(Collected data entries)
## src/rtl/lsb_mem_port.sv

```systemverilog
// Load/store unit memory port: splits one 1/2/4-byte request into single-byte
// dcache requests, gathers read bytes in order, and extends the load result.
module lsb_mem_port #(
  parameter int TAG_W = 3
) (
  input  logic             clk_in,
  input  logic             rst_n_in,
  input  logic             rdy_in,
  input  logic             req_valid_in,
  output logic             req_ready_out,
  input  logic             req_wr_in,
  input  logic [1:0]       req_size_in,
  input  logic             req_signed_in,
  input  logic [31:0]      req_addr_in,
  input  logic [31:0]      req_data_in,
  input  logic [TAG_W-1:0] req_tag_in,
  output logic             byte_req_valid_out,
  input  logic             byte_req_ready_in,
  output logic             byte_req_wr_out,
  output logic [31:0]      byte_req_addr_out,
  output logic [7:0]       byte_req_data_out,
  input  logic             byte_rsp_valid_in,
  input  logic [7:0]       byte_rsp_data_in,
  output logic             done_out,
  output logic [TAG_W-1:0] done_tag_out,
  output logic [31:0]      done_data_out
);

  typedef enum logic [1:0] {IDLE, ISSUE, WAIT_RD, DONE} state_t;

  state_t           state_q, state_d;
  logic             wr_q, wr_d;
  logic [1:0]       size_q, size_d;
  logic             sgn_q, sgn_d;
  logic [31:0]      addr_q, addr_d;
  logic [31:0]      data_q, data_d;
  logic [TAG_W-1:0] tag_q, tag_d;
  logic [2:0]       n_q, n_d;
  logic [2:0]       issue_cnt_q, issue_cnt_d;
  logic [2:0]       rsp_cnt_q, rsp_cnt_d;
  logic [31:0]      result_q, result_d;
  logic             done_q, done_d;
  logic [TAG_W-1:0] done_tag_q, done_tag_d;
  logic [31:0]      done_data_q, done_data_d;

  logic accept;
  logic byte_fire;
  logic last_issue;
  logic rsp_take;

  function automatic logic [31:0] extend_load(input logic [31:0] raw,
                                              input logic [1:0]  size,
                                              input logic        sgn);
    case (size)
      2'd0:    return {{24{sgn & raw[7]}}, raw[7:0]};
      2'd1:    return {{16{sgn & raw[15]}}, raw[15:0]};
      default: return raw;
    endcase
  endfunction

  always_comb begin
    req_ready_out      = (state_q == IDLE);
    byte_req_valid_out = (state_q == ISSUE) && rdy_in;
    byte_req_wr_out    = (state_q == ISSUE) && wr_q;
    byte_req_addr_out  = (state_q == ISSUE) ? addr_q + {29'd0, issue_cnt_q} : 32'd0;
    byte_req_data_out  = (state_q == ISSUE && wr_q) ?
                         data_q[{issue_cnt_q[1:0], 3'b000} +: 8] : 8'd0;
    done_out           = done_q;
    done_tag_out       = done_tag_q;
    done_data_out      = done_data_q;
  end

  always_comb begin
    state_d     = state_q;
    wr_d        = wr_q;
    size_d      = size_q;
    sgn_d       = sgn_q;
    addr_d      = addr_q;
    data_d      = data_q;
    tag_d       = tag_q;
    n_d         = n_q;
    issue_cnt_d = issue_cnt_q;
    rsp_cnt_d   = rsp_cnt_q;
    result_d    = result_q;
    done_d      = 1'b0;
    done_tag_d  = done_tag_q;
    done_data_d = done_data_q;

    accept     = (state_q == IDLE) && req_valid_in && rdy_in;
    byte_fire  = byte_req_valid_out && byte_req_ready_in;
    last_issue = byte_fire && (issue_cnt_q == n_q - 3'd1);

    // Read bytes are collected regardless of rdy_in so none are lost while frozen
    rsp_take = byte_rsp_valid_in && !wr_q && (rsp_cnt_q < n_q) &&
               (state_q == ISSUE || state_q == WAIT_RD);
    if (rsp_take) begin
      result_d[{rsp_cnt_q[1:0], 3'b000} +: 8] = byte_rsp_data_in;
      rsp_cnt_d = rsp_cnt_q + 3'd1;
    end

    case (state_q)
      IDLE: begin
        if (accept) begin
          wr_d        = req_wr_in;
          size_d      = req_size_in;
          sgn_d       = req_signed_in;
          addr_d      = req_addr_in;
          data_d      = req_data_in;
          tag_d       = req_tag_in;
          issue_cnt_d = 3'd0;
          rsp_cnt_d   = 3'd0;
          result_d    = 32'd0;
          case (req_size_in)
            2'd0:    n_d = 3'd1;
            2'd1:    n_d = 3'd2;
            default: n_d = 3'd4;
          endcase
          state_d = ISSUE;
        end
      end
      ISSUE: begin
        if (byte_fire) begin
          issue_cnt_d = issue_cnt_q + 3'd1;
        end
        if (last_issue) begin
          if (wr_q || rsp_cnt_d == n_q) begin
            state_d = DONE;
          end else begin
            state_d = WAIT_RD;
          end
        end
      end
      WAIT_RD: begin
        if (rdy_in && rsp_cnt_d == n_q) begin
          state_d = DONE;
        end
      end
      DONE: begin
        if (rdy_in) begin
          state_d = IDLE;
        end
      end
      default: state_d = IDLE;
    endcase

    // Completion is registered on entry to DONE so the final byte is included
    if (state_d == DONE && state_q != DONE) begin
      done_d      = 1'b1;
      done_tag_d  = tag_q;
      done_data_d = wr_q ? 32'd0 : extend_load(result_d, size_q, sgn_q);
    end
  end

  always_ff @(posedge clk_in or negedge rst_n_in) begin
    if (!rst_n_in) begin
      state_q     <= IDLE;
      wr_q        <= 1'b0;
      size_q      <= 2'd0;
      sgn_q       <= 1'b0;
      addr_q      <= 32'd0;
      data_q      <= 32'd0;
      tag_q       <= '0;
      n_q         <= 3'd0;
      issue_cnt_q <= 3'd0;
      rsp_cnt_q   <= 3'd0;
      result_q    <= 32'd0;
      done_q      <= 1'b0;
      done_tag_q  <= '0;
      done_data_q <= 32'd0;
    end else begin
      state_q     <= state_d;
      wr_q        <= wr_d;
      size_q      <= size_d;
      sgn_q       <= sgn_d;
      addr_q      <= addr_d;
      data_q      <= data_d;
      tag_q       <= tag_d;
      n_q         <= n_d;
      issue_cnt_q <= issue_cnt_d;
      rsp_cnt_q   <= rsp_cnt_d;
      result_q    <= result_d;
      done_q      <= done_d;
      done_tag_q  <= done_tag_d;
      done_data_q <= done_data_d;
    end
  end

endmodule

```

## config.mk

```make
export PLATFORM = sky130hd
export DESIGN_NAME = lsb_mem_port
export DESIGN_NICKNAME = d
export VERILOG_FILES = /design/src/rtl/lsb_mem_port.sv
export SDC_FILE = /design/constraint.sdc
export NUM_CORES = 1
export LEC_CHECK = 0
export CELL_PAD_IN_SITES_DETAIL_PLACEMENT = 0
export CELL_PAD_IN_SITES_GLOBAL_PLACEMENT = 2
export CORE_ASPECT_RATIO = 1.5
export CORE_MARGIN = 4
export CORE_UTILIZATION = 31
export CTS_BUF_LIST = sky130_fd_sc_hd__clkbuf_4 sky130_fd_sc_hd__clkbuf_8
export DETAILED_ROUTE_END_ITERATION = 7
export GPL_TIMING_DRIVEN = 0
export PLACE_DENSITY_LB_ADDON = 0.1
export SYNTH_ARGS = -nofsm -noshare
export SYNTH_HDL_FRONTEND = slang
export SYNTH_SLANG_ARGS = --single-unit
export TNS_END_PERCENT = 5
```

## constraint.sdc

```tcl
create_clock -name clk_in -period 3.22 [get_ports clk_in]
set_input_delay 0.322 -clock clk_in [delete_from_list [all_inputs] [get_ports clk_in]]
set_output_delay 0.322 -clock clk_in [all_outputs]
set_load 0.05 [all_outputs]
```

==> results_dict.tcl <==
set metrics [dict create \
    htreeDepth 4 \
    final_design_area_no_fill_sq_um 9930 \
    top_level_ports 164 \
    critical_path_class "reg -> out" \
    yosysWarnings 0 \
    drc 0 \
    total_power_mw 9.48 \
    cts_buffers 17 \
    period_share_pct 96.5 \
    overflow 0 \
    yosysSeqAreaShare_pct 50.4 \
    syn-num-nets 923 \
    slew_headroom_pct 42.1 \
    num_vias 6212 \
    setup_slack_ps 112 \
    rows 69 \
    clk_path_buf_depth 2 \
    cap_viol_max_count 0 \
    path_cells "clkbuf_1, mux4_2, and2_1, clkdlybuf4s50_1" \
    grtUsageTotal_pct 17.4 \
    nFillCells 2487 \
    synth_edf_count 0 \
    irDropWorstVdd_mv 0.649 \
    synth_area_sq_um 7450 \
    hold_class "in -> async" \
    synth_seq_cells 150 \
    cp_slowest_cell "clkdlybuf4s50_1" \
    synth_simple_gate_area_share_pct 26.0 \
    yosysUniqueCellTypes 56 \
    worst_pin_slew_ps 862 \
    critPathArrivalTime_ps 2790 \
    synth_top_area_cell "dfrtp_1" \
    crit_family "buffers and inverters" \
    p_per_area_nw_per_um2 955 \
    period_needed_ps 3110 \
    grt_max_degree 88 \
    outcome "finished, final reports clean" \
    grt_pass1_wl_um 36300 \
    place_hpwl_um 16400 \
    dp.cells 1304 \
    dr.pass1.iters 4 \
    synth.avg_cell_area_sq_um 9.07 \
    cts_tree "done" \
    crit_fanout 10 \
    die_w_um 135 \
    critPathBufInv 2 \
    startpoint_type "flop" \
    finalSetupViolations 0 \
    synthXorXnorAreaFrac_pct 4.72 \
    fin_nets 1112 \
    rsz0062_at_grt "yes" \
    synth-main-ff-cell "dfrtp_1" \
    crit_path_end_kind "primary output" \
    stdcell_count 1342 \
    synth_common_cells "nand2_1, dfrtp_1, nor2_1" \
    dieArea_sq_um 26600 \
    synth.top_cell.area_share_pct 50.4 \
    root_buffer "clkbuf_8" \
    ant_nets 0 \
    fin_tns_setup_ps 0 \
    post_drt_wl_per_cell_um 16.6 \
    core_area_sq_um 23700 \
    final-hold-violation-count 0 \
    synth_compound_area_share_pct 9.83 \
    antenna_found_initial 0 \
    die_h_um 198 \
    finClkSkew_ps 8.51 \
    routed_wl_um 22300 \
    leakagePower_nw 4.52 \
    crit_required_ps 2900 \
    drt_iter0_drc 222 \
    synth_top_family_by_area "simple AND/OR/NAND/NOR gates" \
    synth-adder-area-share_pct 2.96 \
    placed_area_sq_um 9510 \
    initial_utilization_pct 31.5 \
    grt_pass1_vias 6620 \
    routed_via_density 4.63 \
    post-place-ws_ps -519 \
    antenna_cells 0 \
    post-route-util_pct 42.0 \
    syn_to_final_growth_pct 33.3 \
    drive_gt1_share_pct 9.38 \
    max_freq_mhz 322 \
    fin_worst_hold_slack_ps 374 \
    io_buffers 163 \
    yosysMostFrequentCell "nand2_1" \
    routabilityCongestion 0.790 \
    clock_latency_ps 460 \
    r2r_setup_slack_ps 310 \
    cpPeakStageDelay_ps 810 \
    synthCells 821 \
    maxSlewViolCount 0 \
    clock-sinks 150 \
    clkTransAtPathRegs_ps 90 \
    yosys-top-cells-area "dfrtp_1, nand2_1, nor2_1" \
    yosys-mux-area-fraction_pct 3.19 \
    ys_async_sr_fraction_pct 100 \
]
==> cell families after synthesis <==
| group | count (synthesis) |
|---|---|
| simple gates | 443 |
| flops | 150 |
| compound gates | 106 |
| buf+inv | 55 |
| xor+xnor | 37 |
| fa+ha+maj | 17 |
| mux | 13 |
==> area by class of cell <==
cell class                      instances  area (sq um)  share of cell area, %
Timing Repair Buffer                  171          1650                   16.6
Inverter                               15          56.3                  0.567
Buffer                                 39           164                   1.65
Clock buffer                           21           283                   2.85
Tap cell                              319           399                   4.02
Clock inverter                         11           100                   1.01
Multi-Input combinational cell        616          3520                   35.5
Sequential cell                       150          3750                   37.8
==> registers in the layout (all words and copies together) (netlist names) <==
signal,flops
addr_q,32
data_q,32
done_data_out,32
result_q,32
done_tag_out,3
issue_cnt_q,3
n_q,3
rsp_cnt_q,3
tag_q,3
size_q,2
state_q,2
done_out,1
sgn_q,1
wr_q,1
==> layer usage <==
| layer | vias to the layer above | share of wire [%] | global-route usage, % |
|---|---|---|---|
| met5 | - | 0 | 0 |
| met4 | 0 | 1.4 | 4.75 |
| met3 | 17 | 3.8 | 3.56 |
| met2 | 135 | 52 | 30.8 |
| met1 | 2935 | 43 | 21.7 |
| li1 | 3125 | - | - |
==> worst register-to-register path, stage by stage, from the launching register on <==
cell and delay (ps):
dfrtp_1 440, inv_1 100, ha_1 130, buf_2 200
and3_1 180, clkbuf_1 240, nand4_1 140, a31oi_1 200
nor3b_2 420, nand2_4 200, inv_2 110, buf_6 140
mux2_4 300
==> placed cells by master, fill, tap and decap left out, types with 4 or more instances in the layout <==
| master | Yosys | layout |
|---|---|---|
| a21o_1 | 4 | 4 |
| a21oi_1 | 22 | 21 |
| a2bb2oi_1 | 8 | 8 |
| and2_1 | 24 | 24 |
| and3_1 | 6 | 6 |
| and4_1 | 5 | 5 |
| buf_2 | 5 | 11 |
| buf_4 | 0 | 6 |
| buf_6 | 1 | 4 |
| clkbuf_1 | 32 | 29 |
| clkbuf_2 | 0 | 9 |
| clkbuf_4 | 0 | 6 |
| clkbuf_8 | 0 | 20 |
| clkdlybuf4s50_1 | 0 | 132 |
| clkinvlp_4 | 0 | 5 |
| dfrtp_1 | 150 | 149 |
| dlygate4sd2_1 | 0 | 6 |
| ha_1 | 16 | 15 |
| inv_1 | 12 | 12 |
| mux4_2 | 8 | 8 |
| nand2_1 | 260 | 260 |
| nand2b_1 | 8 | 8 |
| nand3_1 | 29 | 29 |
| nand4_1 | 8 | 8 |
| nor2_1 | 81 | 80 |
| nor3_1 | 4 | 4 |
| o2111ai_1 | 5 | 4 |
| o21ai_0 | 29 | 29 |
| o2bb2ai_1 | 25 | 25 |
| or3_1 | 4 | 4 |
| xnor2_1 | 17 | 17 |
| xor2_1 | 18 | 18 |
==> timing repair <==
item,4_1_cts,5_1_grt
endpoints found under the setup margin,50,58
hold buffers,1,0
buffers inserted,3,3
pin swaps,2,3
endpoints found under the hold margin,63,0
gates resized for setup,82,50
==> power by group <==
group | internal [mW] | leakage (nW) | switching (mW) | total [mW]
Combinational | 1.82 | 2.40 | 3.05 | 4.86
Clock | 0.679 | 0.184 | 0.749 | 1.43
Sequential | 2.62 | 1.94 | 0.567 | 3.19
Total | 5.12 | 4.52 | 4.36 | 9.48
==> final timing paths <==
| kind | start | to | cells past startpoint |
|---|---|---|---|
| max | issue_cnt_q[1] | byte_req_data_out[5] | 4 |
| min | rst_n_in | addr_q[7] | 2 |
| min reg2reg | data_q[25] | data_q[25] | 2 |
| max reg2reg | state_q[1] | done_tag_out[1] | 12 |
| min in group clk_in | req_addr_in[24] | addr_q[24] | 3 |
| max in group asynchronous | rst_n_in | result_q[20] | 3 |
(Power assumes the default switching activity.)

DIRECTIONS — In the data above, which lines lie between the line with "finalSetupViolations 0 \" and the line with "core_area_sq_um 23700 \", inclusive? Print those lines exactly and nothing else.

ANSWER TO THIS EXERCISE —
    finalSetupViolations 0 \
    synthXorXnorAreaFrac_pct 4.72 \
    fin_nets 1112 \
    rsz0062_at_grt "yes" \
    synth-main-ff-cell "dfrtp_1" \
    crit_path_end_kind "primary output" \
    stdcell_count 1342 \
    synth_common_cells "nand2_1, dfrtp_1, nor2_1" \
    dieArea_sq_um 26600 \
    synth.top_cell.area_share_pct 50.4 \
    root_buffer "clkbuf_8" \
    ant_nets 0 \
    fin_tns_setup_ps 0 \
    post_drt_wl_per_cell_um 16.6 \
    core_area_sq_um 23700 \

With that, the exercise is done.